For those who don’t know, Christopher Hitchens has cancer. It’s become this weird kind of big deal as a lot of the people who have been his intellectual adversaries have been fumbling all over themselves to let everyone know that they are praying for him. I find that odd in the first place because I don’t see 1) why they presume that anyone would think otherwise, and 2) why they would think that if someone did think otherwise that their coming out and saying anything would change that person’s mind. I mean, if I thought you were the kind of bastard who would wish someone dead by way of a terrible disease that causes a great deal of suffering over an intellectual disagreement, strenuous though it might be, why would I believe you when you tell me that you’re really not a bastard at all?

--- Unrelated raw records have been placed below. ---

`src/rtl/elevator_pkg.sv`:
```
// Shared elevator types: simulation mode, dwell FSM states, shaft geometry.
// Latency: n/a (types and pure functions only).
// Backpressure: n/a.
package elevator_pkg;

  typedef enum logic [1:0] {
    START  = 2'd0,
    SIM    = 2'd1,
    PAUSE  = 2'd2,
    ENDING = 2'd3
  } state_t;

  localparam int NUM_FLOORS   = 6;
  localparam int MAX_HALF_POS = 10;

  typedef enum logic {
    DW_IDLE  = 1'b0,
    DW_DWELL = 1'b1
  } dwell_state_t;

  // Distance in half-floor units between a car position and floor f (at 2f).
  function automatic logic [4:0] half_dist(input logic [3:0] pos, input logic [2:0] floor_idx);
    logic [4:0] a;
    logic [4:0] b;
    a = {1'b0, pos};
    b = {1'b0, floor_idx, 1'b0};
    return (a >= b) ? (a - b) : (b - a);
  endfunction

endpackage

```
`src/rtl/door_dwell_timer.sv`:
```
// Per-car door dwell: opens at a flagged floor, counts DWELL_CYCLES, then clears that stop.
// Latency: door_open one edge after arriving at a flagged floor; served/clear on the last count edge.
// Backpressure: none; freeze holds state and count, sclr returns to idle.
module door_dwell_timer #(
  parameter int NF           = 6,
  parameter int DWELL_CYCLES = 8,
  parameter int CNT_W        = $clog2(DWELL_CYCLES)
) (
  input  logic          clk,
  input  logic          rst,
  input  logic [3:0]    pos,
  input  logic [NF-1:0] floor_bits,
  input  logic          en,
  input  logic          freeze,
  input  logic          sclr,
  output logic          door_open,
  output logic          served,
  output logic          clr_vld,
  output logic [2:0]    clr_idx
);
  import elevator_pkg::*;

  dwell_state_t     state_q, state_d;
  logic [CNT_W-1:0] cnt_q, cnt_d;
  logic [2:0]       floor_q, floor_d;
  logic             served_q, served_d;

  logic [7:0]       bits_ext;
  logic             at_flagged;
  logic             last_cnt;

  assign bits_ext   = 8'(floor_bits);
  // Only an exact floor stop (even half-position) inside the shaft can trigger a dwell.
  assign at_flagged = !pos[0] && (pos <= 4'(MAX_HALF_POS)) &&
                      (int'(pos[3:1]) < NF) && bits_ext[pos[3:1]];
  assign last_cnt   = (cnt_q == CNT_W'(DWELL_CYCLES - 1));

  // Next-state logic: enter on a flagged floor, count, clear the latched stop on the last count.
  always_comb begin
    state_d  = state_q;
    cnt_d    = cnt_q;
    floor_d  = floor_q;
    served_d = 1'b0;
    clr_vld  = 1'b0;
    if (sclr) begin
      state_d = DW_IDLE;
      cnt_d   = '0;
      floor_d = '0;
    end else if (!freeze) begin
      case (state_q)
        DW_IDLE: begin
          if (en && at_flagged) begin
            state_d = DW_DWELL;
            cnt_d   = '0;
            floor_d = pos[3:1];
          end
        end
        DW_DWELL: begin
          if (last_cnt) begin
            clr_vld  = 1'b1;
            served_d = 1'b1;
            state_d  = DW_IDLE;
            cnt_d    = '0;
          end else begin
            cnt_d = cnt_q + CNT_W'(1);
          end
        end
      endcase
    end
  end

  // State, counter, latched stop floor and served pulse registers.
  always_ff @(posedge clk or negedge rst) begin
    if (!rst) begin
      state_q  <= DW_IDLE;
      cnt_q    <= '0;
      floor_q  <= '0;
      served_q <= 1'b0;
    end else begin
      state_q  <= state_d;
      cnt_q    <= cnt_d;
      floor_q  <= floor_d;
      served_q <= served_d;
    end
  end

  assign door_open = (state_q == DW_DWELL);
  assign served    = served_q;
  assign clr_idx   = floor_q;

endmodule

```
`src/rtl/floor_request_manager.sv`:
```
// Latches hall/car presses, assigns hall calls to the nearer car, clears stops after door dwell.
// Latency: 1 edge from press to FloorsRequested/FloorDestinations; dwell outputs registered.
// Backpressure: none; presses are single-cycle pulses, duplicates are absorbed.
module floor_request_manager #(
  parameter int NUM_FLOORS   = elevator_pkg::NUM_FLOORS,
  parameter int DWELL_CYCLES = 8,
  parameter int CNT_W        = $clog2(DWELL_CYCLES)
) (
  input  logic                    clk,
  input  logic                    rst,
  input  logic [1:0]              simState,
  input  logic [NUM_FLOORS-1:0]   hall_btn,
  input  logic [2*NUM_FLOORS-1:0] car_btn,
  input  logic [7:0]              half_elevatorPositions,
  input  logic [1:0]              directions,
  output logic [2*NUM_FLOORS-1:0] FloorsRequested,
  output logic [2*NUM_FLOORS-1:0] FloorDestinations,
  output logic [1:0]              door_open,
  output logic [1:0]              served
);
  import elevator_pkg::*;

  state_t                  mode;
  logic [2*NUM_FLOORS-1:0] req_q, req_d;
  logic [2*NUM_FLOORS-1:0] dest_q, dest_d;
  logic [3:0]              pos [2];
  logic [1:0]              clr_vld;
  logic [2:0]              clr_idx [2];
  logic                    unused_dirs;

  assign mode   = state_t'(simState);
  assign pos[0] = half_elevatorPositions[3:0];
  assign pos[1] = half_elevatorPositions[7:4];

  // Direction is only logged downstream; it has no effect on assignment here.
  assign unused_dirs = ^directions;

  for (genvar e = 0; e < 2; e++) begin : g_car
    door_dwell_timer #(
      .NF           (NUM_FLOORS),
      .DWELL_CYCLES (DWELL_CYCLES),
      .CNT_W        (CNT_W)
    ) u_dwell (
      .clk        (clk),
      .rst        (rst),
      .pos        (pos[e]),
      .floor_bits (req_q[e*NUM_FLOORS +: NUM_FLOORS] | dest_q[e*NUM_FLOORS +: NUM_FLOORS]),
      .en         (mode == SIM),
      .freeze     (mode == PAUSE),
      .sclr       (mode == START),
      .door_open  (door_open[e]),
      .served     (served[e]),
      .clr_vld    (clr_vld[e]),
      .clr_idx    (clr_idx[e])
    );
  end

  // Request update: presses set bits, then dwell clears override so a boarding press is absorbed.
  always_comb begin
    req_d  = req_q;
    dest_d = dest_q;
    if (mode == START) begin
      req_d  = '0;
      dest_d = '0;
    end else begin
      if (mode == SIM) begin
        dest_d = dest_q | car_btn;
        for (int f = 0; f < NUM_FLOORS; f++) begin
          if (hall_btn[f] && !req_q[f] && !req_q[NUM_FLOORS+f]) begin
            // Tie goes to the left car.
            if (half_dist(pos[0], 3'(f)) <= half_dist(pos[1], 3'(f))) begin
              req_d[f] = 1'b1;
            end else begin
              req_d[NUM_FLOORS+f] = 1'b1;
            end
          end
        end
      end
      for (int e = 0; e < 2; e++) begin
        if (clr_vld[e]) begin
          req_d[e*NUM_FLOORS + int'(clr_idx[e])]  = 1'b0;
          dest_d[e*NUM_FLOORS + int'(clr_idx[e])] = 1'b0;
        end
      end
    end
  end

  // Request and destination registers.
  always_ff @(posedge clk or negedge rst) begin
    if (!rst) begin
      req_q  <= '0;
      dest_q <= '0;
    end else begin
      req_q  <= req_d;
      dest_q <= dest_d;
    end
  end

  assign FloorsRequested   = req_q;
  assign FloorDestinations = dest_q;

endmodule

```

Regardless, a quick web search would tell you all you need to know about that. But then there’s a new thing that occurred on Wednesday. David Brog, a long-time critic of Hitchens, came out over at HuffPo to tell everyone that not only is he praying for Hitchens, but that he, and other Christians, are all better than Hitchens, too. After talking about how it is only natural that he and his fellow Christians in the media would wish Hitchens well and pray for him, Brog take the opportunity to get in the amazingly low blow. He writes,
I doubt we’ll ever hear Hitchens apologize for blaming almost every evil in human history on those with whom he disagrees: Christians, Jews, and other assorted faithful. Hitchens is fierce and downright ugly in his attacks on religion and the religious. He and the generation of new atheists he lead don’t just disagree; they demonize and dehumanize.
Don’t hurt yourself with all that Christian “charity” there, buddy. Yea, it’s not just Hitchens who is a jerk. It’s all the “new atheists.” You’d never catch them wishing anyone well if they got cancer! Jerks!

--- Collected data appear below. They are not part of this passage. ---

--- src/rtl/vpu_sram_rd_arbiter.sv ---
// Round-robin arbiter with burst lock sharing one SRAM read port among
// VPU source ports; read data is steered back via an in-order tag FIFO.
module vpu_sram_rd_arbiter
  import vpu_sram_rd_arbiter_pkg::*;
#(
  parameter int unsigned REQ_CNT   = ARB_REQ_CNT,
  parameter int unsigned BANK_LG2  = SRAM_BANK_CNT_LG2,
  parameter int unsigned ADDR_W    = SRAM_BANK_DEPTH_LG2,
  parameter int unsigned DATA_W    = SRAM_DATA_WIDTH,
  parameter int unsigned TAG_DEPTH = ARB_TAG_DEPTH
) (
  input  logic                         clk,
  input  logic                         rst,
  input  logic [REQ_CNT-1:0]           s_req_i,
  input  logic [REQ_CNT*BANK_LG2-1:0]  s_rid_i,
  input  logic [REQ_CNT*ADDR_W-1:0]    s_addr_i,
  input  logic [REQ_CNT-1:0]           s_reb_i,
  input  logic [REQ_CNT-1:0]           s_rlast_i,
  output logic [REQ_CNT-1:0]           s_ack_o,
  output logic [REQ_CNT*DATA_W-1:0]    s_rdata_o,
  output logic [REQ_CNT-1:0]           s_rvalid_o,
  output logic                         m_req_o,
  output logic [BANK_LG2-1:0]          m_rid_o,
  output logic [ADDR_W-1:0]            m_addr_o,
  output logic                         m_reb_o,
  output logic                         m_rlast_o,
  input  logic                         m_ack_i,
  input  logic [DATA_W-1:0]            m_rdata_i,
  input  logic                         m_rvalid_i,
  output logic                         err_o
);

  localparam int unsigned IDX_W = (REQ_CNT > 1) ? $clog2(REQ_CNT) : 1;

  arb_state_e       state;
  arb_state_e       state_nxt;
  logic [IDX_W-1:0] rr_ptr;
  logic [IDX_W-1:0] rr_nxt;
  logic [IDX_W-1:0] owner;
  logic [IDX_W-1:0] owner_nxt;
  logic [IDX_W-1:0] sel;
  logic [IDX_W-1:0] sel_inc;
  logic             sel_vld;
  logic             xfer;
  logic             pop;
  logic             tag_full;
  logic             tag_empty;
  logic [IDX_W-1:0] tag_head;
  int unsigned      scan_idx;

  // Locked to the owner during a burst; otherwise scan upward from rr_ptr.
  always_comb begin
    sel      = '0;
    sel_vld  = 1'b0;
    scan_idx = 0;
    if (state == BURST) begin
      sel     = owner;
      sel_vld = s_req_i[owner];
    end else begin
      for (int unsigned i = 0; i < REQ_CNT; i++) begin
        scan_idx = int'(rr_ptr) + i;
        if (scan_idx >= REQ_CNT) begin
          scan_idx = scan_idx - REQ_CNT;
        end
        if (!sel_vld && s_req_i[scan_idx]) begin
          sel     = IDX_W'(scan_idx);
          sel_vld = 1'b1;
        end
      end
    end
  end

  assign sel_inc = (sel == IDX_W'(REQ_CNT - 1)) ? '0 : sel + 1'b1;

  // Full blocks the request even if a pop frees a slot this same cycle.
  always_comb begin
    m_req_o   = 1'b0;
    m_rid_o   = '0;
    m_addr_o  = '0;
    m_reb_o   = 1'b0;
    m_rlast_o = 1'b0;
    if (!rst && sel_vld) begin
      m_req_o = !tag_full;
      for (int unsigned i = 0; i < REQ_CNT; i++) begin
        if (sel == IDX_W'(i)) begin
          m_rid_o   = s_rid_i[i*BANK_LG2 +: BANK_LG2];
          m_addr_o  = s_addr_i[i*ADDR_W +: ADDR_W];
          m_reb_o   = s_reb_i[i];
          m_rlast_o = s_rlast_i[i];
        end
      end
    end
  end

  assign xfer = m_req_o && m_ack_i;
  assign pop  = !rst && m_rvalid_i && !tag_empty;

  always_comb begin
    s_ack_o    = '0;
    s_rvalid_o = '0;
    s_rdata_o  = '0;
    for (int unsigned i = 0; i < REQ_CNT; i++) begin
      if (xfer && sel == IDX_W'(i)) begin
        s_ack_o[i] = 1'b1;
      end
      if (pop && tag_head == IDX_W'(i)) begin
        s_rvalid_o[i]                 = 1'b1;
        s_rdata_o[i*DATA_W +: DATA_W] = m_rdata_i;
      end
    end
  end

  always_comb begin
    state_nxt = state;
    owner_nxt = owner;
    rr_nxt    = rr_ptr;
    if (xfer) begin
      if (m_rlast_o) begin
        state_nxt = IDLE;
        rr_nxt    = sel_inc;
      end else if (state == IDLE) begin
        state_nxt = BURST;
        owner_nxt = sel;
      end
    end
  end

  always_ff @(posedge clk) begin
    if (rst) begin
      state  <= IDLE;
      owner  <= '0;
      rr_ptr <= '0;
      err_o  <= 1'b0;
    end else begin
      state  <= state_nxt;
      owner  <= owner_nxt;
      rr_ptr <= rr_nxt;
      if (m_rvalid_i && tag_empty) begin
        err_o <= 1'b1;
      end
    end
  end

  vpu_arb_tag_fifo #(
    .WIDTH (IDX_W),
    .DEPTH (TAG_DEPTH)
  ) u_tag_fifo (
    .clk       (clk),
    .rst       (rst),
    .push      (xfer),
    .push_data (sel),
    .pop       (pop),
    .head      (tag_head),
    .full      (tag_full),
    .empty     (tag_empty)
  );

endmodule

Then it gets even more strange. Brog writes,
The fact is that people of faith have been the driving force behind every one of the West’s most important human rights struggles. It was devout Christians — and only devout Christians — who fought the genocide and ethnic cleansing of the American Indian. It was believing Christians — and only believing Christians — who fought to end the slave trade and then slavery itself in both Great Britain and America. Our civil rights movement was largely a movement of the churches led by pastors. And today, those at the forefront of the struggle to relieve the debt and disease of Africa are typically committed Christians and Jews.
That’s right, it was ONLY devout, believing Christians who opposed the wars against American Indians, opposed slavery, and who fought for civil rights for minorities here in the US. None of those jerk atheists, self-described agnostics, deists, Muslims, Jews, Hindus (fuck you, Gandhi!), Buddhists, or anyone else ever stood with Christians on those issues! Jerks!

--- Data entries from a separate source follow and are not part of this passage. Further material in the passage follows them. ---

`config.mk`:
```
export PLATFORM = sky130hd
export DESIGN_NAME = alarm_ctrl
export DESIGN_NICKNAME = d
export VERILOG_FILES = /design/src/rtl/alarm_ctrl_pkg.sv /design/src/rtl/alm_bcd_inc.sv /design/src/rtl/alarm_ctrl.sv
export SDC_FILE = /design/constraint.sdc
export NUM_CORES = 1
export LEC_CHECK = 0
export BUFFER_PORTS_ARGS = -buffer_cell sky130_fd_sc_hd__buf_2
export CORE_MARGIN = 2
export CORE_UTILIZATION = 54
export CTS_BUF_LIST = sky130_fd_sc_hd__clkbuf_8 sky130_fd_sc_hd__clkbuf_16
export CTS_CLUSTER_SIZE = 16
export DETAILED_ROUTE_END_ITERATION = 12
export PLACE_DENSITY = 0.79
export SYNTH_ARGS = -nofsm -noshare
export SYNTH_HDL_FRONTEND = slang
export SYNTH_SLANG_ARGS = --single-unit
```
`constraint.sdc`:
```
create_clock -name CLK -period 2.1 [get_ports CLK]
set_input_delay 0.525 -clock CLK [delete_from_list [all_inputs] [get_ports CLK]]
set_output_delay 0.525 -clock CLK [all_outputs]
set_load 0.005 [all_outputs]
```
`src/rtl/alarm_ctrl_pkg.sv`:
```
// Shared encodings and constants for the alarm scheduler.
package alarm_ctrl_pkg;

  // Ring sequencing states
  typedef enum logic [1:0] {
    RingWait,
    RingRing,
    RingSnooze
  } ring_st_e;

  // Alarm-time setting states
  typedef enum logic [1:0] {
    SetNormal,
    SetHour,
    SetMin
  } set_st_e;

  // BCD wrap limits (23 and 59)
  localparam int unsigned HourMaxTens  = 2;
  localparam int unsigned HourMaxUnits = 3;
  localparam int unsigned MinMaxTens   = 5;
  localparam int unsigned MinMaxUnits  = 9;

  // Alarm time after reset: 06:00
  localparam logic [1:0] RstAHourH = 2'd0;
  localparam logic [3:0] RstAHourL = 4'd6;
  localparam logic [2:0] RstAMinH  = 3'd0;
  localparam logic [3:0] RstAMinL  = 4'd0;

endpackage

```
`src/rtl/alm_bcd_inc.sv`:
```
// Two-digit BCD increment that wraps to 00 after LIMIT_TENS:LIMIT_UNITS.
module alm_bcd_inc #(
  parameter int unsigned TW          = 3,
  parameter int unsigned LIMIT_TENS  = 5,
  parameter int unsigned LIMIT_UNITS = 9
) (
  input  logic [TW-1:0] tens,
  input  logic [3:0]    units,
  output logic [TW-1:0] tens_nxt,
  output logic [3:0]    units_nxt
);

  // Wrap at the limit, carry from units into tens at 9
  always_comb begin
    tens_nxt  = tens;
    units_nxt = units;
    if (tens == TW'(LIMIT_TENS) && units == 4'(LIMIT_UNITS)) begin
      tens_nxt  = '0;
      units_nxt = 4'd0;
    end else if (units == 4'd9) begin
      tens_nxt  = tens + TW'(1);
      units_nxt = 4'd0;
    end else begin
      units_nxt = units + 4'd1;
    end
  end

endmodule

```
`src/rtl/alarm_ctrl.sv`:
```
// Alarm scheduler: alarm-time setting, match trigger, ring/snooze/stop sequencing.
// Optional build macro ALM_SNOOZE_LIMIT_EN caps snoozes at MAX_SNOOZE per ring episode.
module alarm_ctrl
  import alarm_ctrl_pkg::*;
#(
  parameter int unsigned RING_SEC   = 60,
  parameter int unsigned SNOOZE_SEC = 300,
  parameter int unsigned MAX_SNOOZE = 3
) (
  input  logic       CLK,
  input  logic       RST,
  input  logic       EN1HZ,
  input  logic       SIG2HZ,
  input  logic [1:0] HOURH,
  input  logic [3:0] HOURL,
  input  logic [2:0] MINH,
  input  logic [3:0] MINL,
  input  logic [2:0] SECH,
  input  logic [3:0] SECL,
  input  logic       SET,
  input  logic       ADJ,
  input  logic       SNZ,
  input  logic       ONOFF,
  output logic [1:0] AHOURH,
  output logic [3:0] AHOURL,
  output logic [2:0] AMINH,
  output logic [3:0] AMINL,
  output logic       AHOURON,
  output logic       AMINON,
  output logic       ALMEN,
  output logic       SETTING,
  output logic       RINGING,
  output logic       BEEP
);

  localparam logic [8:0] RingLoad   = 9'(RING_SEC);
  localparam logic [8:0] SnoozeLoad = 9'(SNOOZE_SEC);

  ring_st_e   ring_q;
  set_st_e    set_q;
  logic       almen_q;
  logic       match_q;
  logic       beep_q;
  logic [8:0] cnt_q;
  logic [1:0] ahh_q;
  logic [3:0] ahl_q;
  logic [2:0] amh_q;
  logic [3:0] aml_q;

  logic [1:0] hour_h_nxt;
  logic [3:0] hour_l_nxt;
  logic [2:0] min_h_nxt;
  logic [3:0] min_l_nxt;
  logic       match;
  logic       trig;

`ifdef ALM_SNOOZE_LIMIT_EN
  localparam logic [7:0] SnzMax = 8'(MAX_SNOOZE);
  logic [7:0] snz_cnt_q;
`else
  logic [31:0] unused_max_snooze;
  assign unused_max_snooze = MAX_SNOOZE;
`endif

  alm_bcd_inc #(
    .TW          (2),
    .LIMIT_TENS  (HourMaxTens),
    .LIMIT_UNITS (HourMaxUnits)
  ) u_hour_inc (
    .tens      (ahh_q),
    .units     (ahl_q),
    .tens_nxt  (hour_h_nxt),
    .units_nxt (hour_l_nxt)
  );

  alm_bcd_inc #(
    .TW          (3),
    .LIMIT_TENS  (MinMaxTens),
    .LIMIT_UNITS (MinMaxUnits)
  ) u_min_inc (
    .tens      (amh_q),
    .units     (aml_q),
    .tens_nxt  (min_h_nxt),
    .units_nxt (min_l_nxt)
  );

  assign match = ({HOURH, HOURL} == {ahh_q, ahl_q}) && ({MINH, MINL} == {amh_q, aml_q}) &&
                 (SECH == 3'd0) && (SECL == 4'd0);
  assign trig  = match & ~match_q & almen_q & (set_q == SetNormal);

  // Setting FSM and alarm-time registers; buttons belong to the ring FSM while it is active
  always_ff @(posedge CLK) begin
    if (RST) begin
      set_q <= SetNormal;
      ahh_q <= RstAHourH;
      ahl_q <= RstAHourL;
      amh_q <= RstAMinH;
      aml_q <= RstAMinL;
    end else if (ring_q == RingWait) begin
      unique case (set_q)
        SetNormal: if (SET) set_q <= SetHour;
        SetHour: begin
          if (SET) begin
            set_q <= SetMin;
          end else if (ADJ) begin
            ahh_q <= hour_h_nxt;
            ahl_q <= hour_l_nxt;
          end
        end
        SetMin: begin
          if (SET) begin
            set_q <= SetNormal;
          end else if (ADJ) begin
            amh_q <= min_h_nxt;
            aml_q <= min_l_nxt;
          end
        end
        default: set_q <= SetNormal;
      endcase
    end
  end

  // Alarm enable toggle and match edge history
  always_ff @(posedge CLK) begin
    if (RST) begin
      almen_q <= 1'b0;
      match_q <= 1'b0;
    end else begin
      if (ONOFF) almen_q <= ~almen_q;
      match_q <= match;
    end
  end

  // Ring FSM: disable > stop > snooze > counter expiry
  always_ff @(posedge CLK) begin
    if (RST) begin
      ring_q    <= RingWait;
      cnt_q     <= '0;
`ifdef ALM_SNOOZE_LIMIT_EN
      snz_cnt_q <= '0;
`endif
    end else if (ONOFF && almen_q) begin
      ring_q <= RingWait;
      cnt_q  <= '0;
    end else begin
      unique case (ring_q)
        RingWait: begin
`ifdef ALM_SNOOZE_LIMIT_EN
          snz_cnt_q <= '0;
`endif
          if (trig) begin
            ring_q <= RingRing;
            cnt_q  <= RingLoad;
          end
        end
        RingRing: begin
          if (ADJ || SET) begin
            ring_q <= RingWait;
            cnt_q  <= '0;
          end else if (SNZ) begin
`ifdef ALM_SNOOZE_LIMIT_EN
            if (snz_cnt_q == SnzMax) begin
              ring_q <= RingWait;
              cnt_q  <= '0;
            end else begin
              ring_q    <= RingSnooze;
              cnt_q     <= SnoozeLoad;
              snz_cnt_q <= snz_cnt_q + 8'd1;
            end
`else
            ring_q <= RingSnooze;
            cnt_q  <= SnoozeLoad;
`endif
          end else if (EN1HZ) begin
            if (cnt_q <= 9'd1) begin
              ring_q <= RingWait;
              cnt_q  <= '0;
            end else begin
              cnt_q <= cnt_q - 9'd1;
            end
          end
        end
        RingSnooze: begin
          if (ADJ || SET) begin
            ring_q <= RingWait;
            cnt_q  <= '0;
          end else if (EN1HZ) begin
            if (cnt_q <= 9'd1) begin
              ring_q <= RingRing;
              cnt_q  <= RingLoad;
            end else begin
              cnt_q <= cnt_q - 9'd1;
            end
          end
        end
        default: begin
          ring_q <= RingWait;
          cnt_q  <= '0;
        end
      endcase
    end
  end

  // Beeper gated by the 2 Hz wave while ringing
  always_ff @(posedge CLK) begin
    if (RST) beep_q <= 1'b0;
    else     beep_q <= (ring_q == RingRing) & SIG2HZ;
  end

  assign AHOURH  = ahh_q;
  assign AHOURL  = ahl_q;
  assign AMINH   = amh_q;
  assign AMINL   = aml_q;
  assign AHOURON = (set_q == SetHour) ? SIG2HZ : 1'b1;
  assign AMINON  = (set_q == SetMin) ? SIG2HZ : 1'b1;
  assign ALMEN   = almen_q;
  assign SETTING = (set_q != SetNormal);
  assign RINGING = (ring_q == RingRing);
  assign BEEP    = beep_q;

endmodule

```
==> results of run 1 <==
stage by stage:
stage               cell area [sq um]  std cells
finish                           2400        349
global placement                 2320        342
floorplan                        2010        245
detailed placement               2320        342
global route                     2400        349
CTS                              2400        349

Groan. All I can hear is Weird Al singing “Think you’re really righteous? Think you’re pure in heart? Well, I know I’m a million times as humble as thou art!” from “Amish Paradise.”
It’s difficult not to wonder if this is some kind of bizarre joke. I can’t help but be curious if Brog even showed this to anyone else before he published it. It’s hard to imagine that no one noticed the irony of the piece before it was published, that it’s quite an odd juxtaposition to claim the moral high ground while attacking a guy who likely won’t have much time to respond seeing as he’s battling throat cancer. Basically, Brog is telling us that he is better than Hitchens because he would never attack someone personally the way Hitchens does, but in doing so he’s not criticizing any particular argument Hitchens has made or even his larger position. Rather, he’s just saying that he thinks Hitchens, and all “new atheists,” is a jerk, he’s attacking Hitchens personally, and he’s doing so while patting himself on the back for being big enough to pray for Hitchens while he has cancer. Man, what a jerk move.
Brog finishes with this:
Christopher Hitchens’ arguments have never persuaded me. But it is his behavior — especially when contrasted with that of believers — that has done the most to convince me of the limited value of his ideas.
Wow. Irony. I can’t help but wonder if that’s going to come back to bite him.